• [Record extracts]:
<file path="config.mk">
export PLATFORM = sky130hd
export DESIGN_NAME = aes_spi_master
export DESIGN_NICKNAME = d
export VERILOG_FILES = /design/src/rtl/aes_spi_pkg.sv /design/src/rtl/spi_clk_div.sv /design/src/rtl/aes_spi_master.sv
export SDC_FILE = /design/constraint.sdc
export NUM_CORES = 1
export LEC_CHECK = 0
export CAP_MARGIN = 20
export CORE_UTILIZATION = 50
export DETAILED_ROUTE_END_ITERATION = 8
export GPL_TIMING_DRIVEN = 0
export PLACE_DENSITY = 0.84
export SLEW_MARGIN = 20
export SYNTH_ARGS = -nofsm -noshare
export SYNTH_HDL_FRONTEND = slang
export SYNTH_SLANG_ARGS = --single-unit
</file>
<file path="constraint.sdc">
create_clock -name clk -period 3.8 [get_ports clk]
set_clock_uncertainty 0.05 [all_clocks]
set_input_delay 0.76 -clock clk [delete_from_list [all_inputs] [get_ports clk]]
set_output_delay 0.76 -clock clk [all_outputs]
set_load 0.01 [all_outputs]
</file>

• [Instructions for the task]: Look above for the line containing "export DESIGN_NICKNAME = d", then transcribe it and all lines after it through the last, exactly and with nothing else.

• [Response to this task]:
export DESIGN_NICKNAME = d
export VERILOG_FILES = /design/src/rtl/aes_spi_pkg.sv /design/src/rtl/spi_clk_div.sv /design/src/rtl/aes_spi_master.sv
export SDC_FILE = /design/constraint.sdc
export NUM_CORES = 1
export LEC_CHECK = 0
export CAP_MARGIN = 20
export CORE_UTILIZATION = 50
export DETAILED_ROUTE_END_ITERATION = 8
export GPL_TIMING_DRIVEN = 0
export PLACE_DENSITY = 0.84
export SLEW_MARGIN = 20
export SYNTH_ARGS = -nofsm -noshare
export SYNTH_HDL_FRONTEND = slang
export SYNTH_SLANG_ARGS = --single-unit
</file>
<file path="constraint.sdc">
create_clock -name clk -period 3.8 [get_ports clk]
set_clock_uncertainty 0.05 [all_clocks]
set_input_delay 0.76 -clock clk [delete_from_list [all_inputs] [get_ports clk]]
set_output_delay 0.76 -clock clk [all_outputs]
set_load 0.01 [all_outputs]
</file>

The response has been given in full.